**src/hdl/slfl_pkg.sv**
```systemverilog
// constants, field layouts and tables for lock detect and fastlock
// How it works
// bit 15 runs detector, else power-save
// bit 14 picks analogue or digital detector
// bit 13 pulse unlocks and clears sticky flags
// low bits meaning follows the mode bit
// host writes zero to bits 12-8 analogue
// discharge code picks charge rate multiple
// charge code picks full charge time
// loss window is 1.0/1.5/2.0 lock window
// lock window code picks 7 to 100 ns
// consecutive misses 1-8 drop lock
// consecutive hits 1-32 raise lock
// broken run restarts count, threshold toggles lock
// divider update starts fastlock when enabled
// timer expiry releases pin, normal current
// coarse 0-7, fine 1-128 with zero 128
// duration is four to coarse times fine
// host writes zero to fastlock bits 15-13
// each synthesizer has its own logic
// fastlock current multiplier 4/8/12/16
// live lock readable as status bit 7
package slfl_pkg;

  // ************************************************
  // register map and reset values
  // ************************************************
  localparam logic [7:0]  ADDR_LD1     = 8'h4F;
  localparam logic [7:0]  ADDR_FL1     = 8'h50;
  localparam logic [7:0]  ADDR_ST1     = 8'h56;
  localparam logic [7:0]  ADDR_LD2     = 8'h58;
  localparam logic [7:0]  ADDR_FL2     = 8'h59;
  localparam logic [7:0]  ADDR_ST2     = 8'h5F;
  localparam logic [15:0] LD_RESET     = 16'h0000;
  localparam logic [15:0] FL_RESET     = 16'h0000;
  localparam int          BIT_RST_LOCK = 13;
  localparam int          ST_LOCK_BIT  = 7;

  // ************************************************
  // timing
  // ************************************************
  localparam int CLK_PERIOD_PS = 8000;
  localparam int CYC_PER_US    = 1000000 / CLK_PERIOD_PS;
  localparam int TIMER_W       = 22;
  localparam int LEVEL_W       = 18;

  // lock detect configuration, digital view
  typedef struct packed {
    logic       en;
    logic       mode;
    logic       rst_lock;
    logic [1:0] loss_win;
    logic [2:0] lock_win;
    logic [2:0] loss_thr;
    logic [4:0] lock_thr;
  } slfl_ldcfg_s;

  // fastlock control
  typedef struct packed {
    logic [2:0] rsvd;
    logic       en;
    logic [2:0] coarse;
    logic [6:0] fine;
    logic [1:0] cur;
  } slfl_flcfg_s;

  // one phase comparison, diff in half ns
  typedef struct packed {
    logic       valid;
    logic [9:0] diff;
  } slfl_pdcmp_s;

  // lock window in half ns
  function automatic logic [9:0] slfl_win(input logic [2:0] c);
    case (c)
      3'h0: slfl_win = 10'h00E;
      3'h1: slfl_win = 10'h014;
      3'h2: slfl_win = 10'h01E;
      3'h3: slfl_win = 10'h028;
      3'h4: slfl_win = 10'h03C;
      3'h5: slfl_win = 10'h064;
      3'h6: slfl_win = 10'h08C;
      default: slfl_win = 10'h0C8;
    endcase
  endfunction

  // rate table: charge us, or discharge multiple
  function automatic logic [9:0] slfl_rate(input logic [3:0] c);
    case (c)
      4'h0: slfl_rate = 10'h005;
      4'h1: slfl_rate = 10'h007;
      4'h2: slfl_rate = 10'h00A;
      4'h3: slfl_rate = 10'h00F;
      4'h4: slfl_rate = 10'h014;
      4'h5: slfl_rate = 10'h01E;
      4'h6: slfl_rate = 10'h032;
      4'h7: slfl_rate = 10'h046;
      4'h8: slfl_rate = 10'h064;
      4'h9: slfl_rate = 10'h096;
      4'hA: slfl_rate = 10'h0C8;
      4'hB: slfl_rate = 10'h12C;
      4'hC: slfl_rate = 10'h1F4;
      4'hD: slfl_rate = 10'h2BC;
      default: slfl_rate = 10'h3E8;
    endcase
  endfunction

endpackage

```
**src/hdl/slfl_fltimer.sv**
```systemverilog
// fastlock timer and pin control for one synthesizer
`timescale 1ns/100ps
module slfl_fltimer (
  input  wire logic                clk_sys,
  input  wire logic                rst_sync_n,
  input  wire slfl_pkg::slfl_flcfg_s cfg,
  input  wire logic                div_update,
  output logic                     active,
  output logic                     pin_oe_n,
  output logic [4:0]               mult
);

  logic [slfl_pkg::TIMER_W-1:0] cnt_q;
  logic                         act_q;
  logic [slfl_pkg::TIMER_W-1:0] load;
  logic                         start;

  // fine code zero means 128
  // load is fine shifted by two per coarse step
  always_comb begin
    load = slfl_pkg::TIMER_W'({cfg.fine == 7'h00, cfg.fine});
    load = load << {cfg.coarse, 1'b0};
  end

  // divider update starts fastlock only when enabled
  assign start = cfg.en & div_update;

  // count down and release at expiry
  always_ff @(posedge clk_sys or negedge rst_sync_n) begin
    if (!rst_sync_n) begin
      cnt_q <= '0;
      act_q <= 1'b0;
    end else if (start) begin
      cnt_q <= load;
      act_q <= 1'b1;
    end else if (act_q) begin
      cnt_q <= cnt_q - 1'b1;
      act_q <= (cnt_q != slfl_pkg::TIMER_W'(1));
    end
  end

  assign active   = act_q;
  assign pin_oe_n = ~act_q;  // pin pulled low while active
  // multiplier is (code+1) times four
  assign mult     = {cfg.cur + 2'h1 == 2'h0, cfg.cur + 2'h1, 2'b00};

  chk_fl_start: assert property (@(posedge clk_sys) disable iff (!rst_sync_n)
    start |=> act_q && !pin_oe_n) else $error("fastlock did not start");
  chk_fl_expire: assert property (@(posedge clk_sys) disable iff (!rst_sync_n)
    act_q && cnt_q == 1 && !start |=> !act_q && pin_oe_n)
    else $error("fastlock did not expire");
  chk_fl_cause: assert property (@(posedge clk_sys) disable iff (!rst_sync_n)
    $rose(act_q) |-> $past(start) && cnt_q == $past(load))
    else $error("fastlock started without update");

endmodule

```
**src/hdl/slfl_top.sv**
```systemverilog
// lock detectors, register decode and fastlock for two synthesizers
`timescale 1ns/100ps
module slfl_top #(
  parameter int NSYN = 2
) (
  input  wire logic                      clk_sys,
  input  wire logic                      rst_n,
  input  wire logic                      wr_en,
  input  wire logic [7:0]                wr_addr,
  input  wire logic [15:0]               wr_data,
  input  wire logic                      rd_en,
  input  wire logic [7:0]                rd_addr,
  output logic [7:0]                     rd_data,
  input  wire slfl_pkg::slfl_pdcmp_s [1:0] pd_cmp,
  input  wire logic [1:0]                div_update,
  output logic [1:0]                     lock,
  output logic [1:0]                     det_pwr_en,
  output logic [1:0]                     cp_fast,
  output logic [1:0][4:0]                cp_fast_mult,
  output logic [1:0]                     fl_pin_out,
  output logic [1:0]                     fl_pin_oe_n
);

  // ************************************************
  // checks and reset release
  // ************************************************
  // elaboration refuses any other synthesizer count
  if (NSYN != 2) begin : g_bad_nsyn
    $error("slfl_top serves exactly two synthesizers");
  end

  logic rst_meta_q;
  logic rst_sync_n;

  // reset released through two flops
  always_ff @(posedge clk_sys or negedge rst_n) begin
    if (!rst_n) begin
      rst_meta_q <= 1'b0;
      rst_sync_n <= 1'b0;
    end else begin
      rst_meta_q <= 1'b1;
      rst_sync_n <= rst_meta_q;
    end
  end

  // ************************************************
  // per synthesizer state
  // ************************************************
  slfl_pkg::slfl_ldcfg_s        ld_cfg_q [2];
  slfl_pkg::slfl_flcfg_s        fl_cfg_q [2];
  logic [1:0]                   rst_pulse_q;
  logic [1:0]                   lock_q;
  logic [1:0]                   in_st_q;
  logic [1:0]                   oo_st_q;
  logic [5:0]                   run_q [2];
  logic [slfl_pkg::LEVEL_W-1:0] level_q [2];
  logic [1:0]                   inph_q;
  logic [1:0]                   st_rd;
  logic [1:0]                   lock_d1_q;
  logic [1:0]                   edge_in;
  logic [1:0]                   edge_oo;

  genvar gi;
  // one independent copy per synthesizer
  for (gi = 0; gi < 2; gi++) begin : g_syn
    localparam logic [7:0] A_LD = (gi == 0) ? slfl_pkg::ADDR_LD1 : slfl_pkg::ADDR_LD2;
    localparam logic [7:0] A_FL = (gi == 0) ? slfl_pkg::ADDR_FL1 : slfl_pkg::ADDR_FL2;
    localparam logic [7:0] A_ST = (gi == 0) ? slfl_pkg::ADDR_ST1 : slfl_pkg::ADDR_ST2;

    logic        ld_wr;
    logic        fl_wr;
    logic [9:0]  win;
    logic [11:0] loss_prod;
    logic [10:0] loss_win;
    logic [5:0]  lock_need;
    logic [5:0]  loss_need;
    logic        pv;
    logic        in_phase;
    logic        out_phase;
    logic [slfl_pkg::LEVEL_W-1:0] full;
    logic [slfl_pkg::LEVEL_W-1:0] dis;
    logic        clr;

    assign ld_wr = wr_en && wr_addr == A_LD;
    assign fl_wr = wr_en && wr_addr == A_FL;
    assign st_rd[gi] = rd_en && rd_addr == A_ST;

    // configuration writes; reset-lock bit never stored
    always_ff @(posedge clk_sys or negedge rst_sync_n) begin
      if (!rst_sync_n) begin
        ld_cfg_q[gi] <= slfl_pkg::LD_RESET;
      end else if (ld_wr) begin
        ld_cfg_q[gi] <= wr_data & ~(16'h0001 << slfl_pkg::BIT_RST_LOCK);
      end
    end

    always_ff @(posedge clk_sys or negedge rst_sync_n) begin
      if (!rst_sync_n) begin
        fl_cfg_q[gi] <= slfl_pkg::FL_RESET;
      end else if (fl_wr) begin
        fl_cfg_q[gi] <= wr_data;
      end
    end

    // one-cycle reset-lock pulse from a write
    always_ff @(posedge clk_sys or negedge rst_sync_n) begin
      if (!rst_sync_n) begin
        rst_pulse_q[gi] <= 1'b0;
      end else begin
        rst_pulse_q[gi] <= ld_wr && wr_data[slfl_pkg::BIT_RST_LOCK];
      end
    end

    // ************************************************
    // lock detectors
    // ************************************************
    // lock window from code
    // loss window scaled by 2, 3, 4 or 5 halves
    always_comb begin
      win       = slfl_pkg::slfl_win(ld_cfg_q[gi].lock_win);
      loss_prod = 12'({2'b00, win} * (12'h002 + 12'(ld_cfg_q[gi].loss_win)));
      loss_win  = loss_prod[11:1];
    end

    // lock threshold, zero means 32
    // loss threshold, zero means 8
    assign lock_need = {ld_cfg_q[gi].lock_thr == 5'h00, ld_cfg_q[gi].lock_thr};
    assign loss_need = {2'b00, ld_cfg_q[gi].loss_thr == 3'h0, ld_cfg_q[gi].loss_thr};

    assign pv        = pd_cmp[gi].valid;
    assign in_phase  = pd_cmp[gi].diff <= win;
    assign out_phase = {1'b0, pd_cmp[gi].diff} > loss_win;

    // full level is charge time in cycles
    // discharge steps by the rate multiple
    assign full = slfl_pkg::LEVEL_W'(slfl_pkg::slfl_rate(ld_cfg_q[gi][3:0])
                  * slfl_pkg::CYC_PER_US);
    assign dis  = slfl_pkg::LEVEL_W'(slfl_pkg::slfl_rate(ld_cfg_q[gi][7:4]));

    // disabled detector held cleared
    assign clr = !ld_cfg_q[gi].en || rst_pulse_q[gi];

    // analogue path tracks last comparison phase
    always_ff @(posedge clk_sys or negedge rst_sync_n) begin
      if (!rst_sync_n) begin
        inph_q[gi] <= 1'b0;
      end else if (clr) begin
        inph_q[gi] <= 1'b0;
      end else if (pv) begin
        inph_q[gi] <= pd_cmp[gi].diff <= slfl_pkg::slfl_win(3'h0);
      end
    end

    // analogue capacitor level: charge by one, discharge by multiple
    always_ff @(posedge clk_sys or negedge rst_sync_n) begin
      if (!rst_sync_n) begin
        level_q[gi] <= '0;
      end else if (clr || !ld_cfg_q[gi].mode) begin
        level_q[gi] <= '0;
      end else if (inph_q[gi]) begin
        if (level_q[gi] < full) begin
          level_q[gi] <= level_q[gi] + 1'b1;
        end
      end else if (level_q[gi] > dis) begin
        level_q[gi] <= level_q[gi] - dis;
      end else begin
        level_q[gi] <= '0;
      end
    end

    // digital run counter restarts on any break
    always_ff @(posedge clk_sys or negedge rst_sync_n) begin
      if (!rst_sync_n) begin
        run_q[gi] <= '0;
      end else if (clr || ld_cfg_q[gi].mode) begin
        run_q[gi] <= '0;
      end else if (pv) begin
        if (!lock_q[gi] && in_phase && run_q[gi] + 6'h01 != lock_need) begin
          run_q[gi] <= run_q[gi] + 6'h01;
        end else if (lock_q[gi] && out_phase && run_q[gi] + 6'h01 != loss_need) begin
          run_q[gi] <= run_q[gi] + 6'h01;
        end else begin
          run_q[gi] <= '0;
        end
      end
    end

    // lock decided by the mode-selected detector
    always_ff @(posedge clk_sys or negedge rst_sync_n) begin
      if (!rst_sync_n) begin
        lock_q[gi] <= 1'b0;
      end else if (clr) begin
        lock_q[gi] <= 1'b0;
      end else if (ld_cfg_q[gi].mode) begin
        if (level_q[gi] >= full) begin
          lock_q[gi] <= 1'b1;
        end else if (level_q[gi] == '0) begin
          lock_q[gi] <= 1'b0;
        end
      end else if (pv) begin
        // enough hits raise lock
        if (!lock_q[gi] && in_phase && run_q[gi] + 6'h01 == lock_need) begin
          lock_q[gi] <= 1'b1;
        end
        // enough misses drop lock
        if (lock_q[gi] && out_phase && run_q[gi] + 6'h01 == loss_need) begin
          lock_q[gi] <= 1'b0;
        end
      end
    end

    // ************************************************
    // sticky status flags
    // ************************************************
    // sticky edge flags; set wins over read clear
    always_ff @(posedge clk_sys or negedge rst_sync_n) begin
      if (!rst_sync_n) begin
        in_st_q[gi] <= 1'b0;
        oo_st_q[gi] <= 1'b0;
      end else if (rst_pulse_q[gi]) begin
        // reset lock clears both flags
        in_st_q[gi] <= 1'b0;
        oo_st_q[gi] <= 1'b0;
      end else begin
        in_st_q[gi] <= edge_in[gi] || (in_st_q[gi] && !st_rd[gi]);
        oo_st_q[gi] <= edge_oo[gi] || (oo_st_q[gi] && !st_rd[gi]);
      end
    end

    // ************************************************
    // fastlock timer
    // ************************************************
    // fastlock timer for this synthesizer
    slfl_fltimer u_fl (
      .clk_sys    (clk_sys),
      .rst_sync_n (rst_sync_n),
      .cfg        (fl_cfg_q[gi]),
      .div_update (div_update[gi]),
      .active     (cp_fast[gi]),
      .pin_oe_n   (fl_pin_oe_n[gi]),
      .mult       (cp_fast_mult[gi])
    );

    // ************************************************
    // detector assertions
    // ************************************************
    chk_rst_unlock: assert property (@(posedge clk_sys) disable iff (!rst_sync_n)
      rst_pulse_q[gi] |=> !lock_q[gi] && !in_st_q[gi] && !oo_st_q[gi] && !rst_pulse_q[gi])
      else $error("reset lock did not clear");

    chk_rst_quiet: assert property (@(posedge clk_sys) disable iff (!rst_sync_n)
      rst_pulse_q[gi] |->
        ##2 !in_st_q[gi] && !oo_st_q[gi])
      else $error("forced unlock set a status flag");

    chk_sticky_set: assert property (@(posedge clk_sys) disable iff (!rst_sync_n)
      !rst_pulse_q[gi] |=>
        in_st_q[gi] >= $past(edge_in[gi]) && oo_st_q[gi] >= $past(edge_oo[gi]))
      else $error("lock edge lost its status flag");

    chk_det_off: assert property (@(posedge clk_sys) disable iff (!rst_sync_n)
      !ld_cfg_q[gi].en |=> !lock_q[gi] && run_q[gi] == 0)
      else $error("disabled detector not idle");

    chk_dig_rise: assert property (@(posedge clk_sys) disable iff (!rst_sync_n)
      $rose(lock_q[gi]) && !$past(ld_cfg_q[gi].mode) |->
        $past(pv && in_phase && run_q[gi] + 6'h01 == lock_need))
      else $error("digital lock rose without threshold");

    chk_dig_fall: assert property (@(posedge clk_sys) disable iff (!rst_sync_n)
      $fell(lock_q[gi]) && !$past(ld_cfg_q[gi].mode) && !$past(clr) |->
        $past(pv && out_phase && run_q[gi] + 6'h01 == loss_need))
      else $error("digital lock fell without threshold");

    chk_run_break: assert property (@(posedge clk_sys) disable iff (!rst_sync_n)
      !ld_cfg_q[gi].mode && !lock_q[gi] && pv && !in_phase |=> run_q[gi] == 0)
      else $error("run not restarted");

    chk_loss_break: assert property (@(posedge clk_sys) disable iff (!rst_sync_n)
      !ld_cfg_q[gi].mode && lock_q[gi] && pv && !out_phase |=>
        run_q[gi] == 0)
      else $error("loss run not restarted");

    chk_ana_rise: assert property (@(posedge clk_sys) disable iff (!rst_sync_n)
      $rose(lock_q[gi]) && $past(ld_cfg_q[gi].mode) |-> $past(level_q[gi] >= full))
      else $error("analogue lock before full charge");

    chk_ana_fall: assert property (@(posedge clk_sys) disable iff (!rst_sync_n)
      $fell(lock_q[gi]) && $past(ld_cfg_q[gi].mode) && !$past(clr) |->
        $past(level_q[gi] == '0))
      else $error("analogue lock lost before discharge");
  end

  // ************************************************
  // lock edge detection
  // ************************************************
  // edge detection of live lock for sticky flags
  always_ff @(posedge clk_sys or negedge rst_sync_n) begin
    if (!rst_sync_n) begin
      lock_d1_q <= 2'b00;
    end else begin
      // forced unlock not a lost lock
      lock_d1_q <= lock_q & ~rst_pulse_q;
    end
  end

  assign edge_in = lock_q & ~lock_d1_q;
  assign edge_oo = ~lock_q & lock_d1_q;

  // ************************************************
  // status read port
  // ************************************************
  // live lock on bit 7, sticky flags on bits 1-0
  always_ff @(posedge clk_sys or negedge rst_sync_n) begin
    if (!rst_sync_n) begin
      rd_data <= 8'h00;
    end else if (st_rd[0]) begin
      rd_data <= {lock_q[0], 5'h00, in_st_q[0], oo_st_q[0]};
    end else if (st_rd[1]) begin
      rd_data <= {lock_q[1], 5'h00, in_st_q[1], oo_st_q[1]};
    end else if (rd_en) begin
      rd_data <= 8'h00;  // unmapped or write-only address
    end
  end

  // ************************************************
  // outputs and status checks
  // ************************************************
  assign lock        = lock_q;
  assign fl_pin_out  = 2'b00;  // open drain: only ever pulls low
  assign det_pwr_en  = {ld_cfg_q[1].en, ld_cfg_q[0].en};

  chk_rd_lock: assert property (@(posedge clk_sys) disable iff (!rst_sync_n)
    st_rd[0] |=> rd_data[slfl_pkg::ST_LOCK_BIT] == $past(lock_q[0]) && rd_data[6:2] == 0)
    else $error("status read lost lock state");

  chk_rd_second: assert property (@(posedge clk_sys) disable iff (!rst_sync_n)
    st_rd[1] && !st_rd[0] |=>
      rd_data == {$past(lock_q[1]), 5'h00, $past(in_st_q[1]), $past(oo_st_q[1])})
    else $error("second status read wrong");

  chk_rd_other: assert property (@(posedge clk_sys) disable iff (!rst_sync_n)
    rd_en && st_rd == 2'b00 |=>
      rd_data == 8'h00)
    else $error("unmapped read returned data");

endmodule

```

WORK INSTRUCTIONS:
Say how many lines in the records hold "unmapped", with the number as the whole reply.

ANSWER TO THE EXERCISE:
2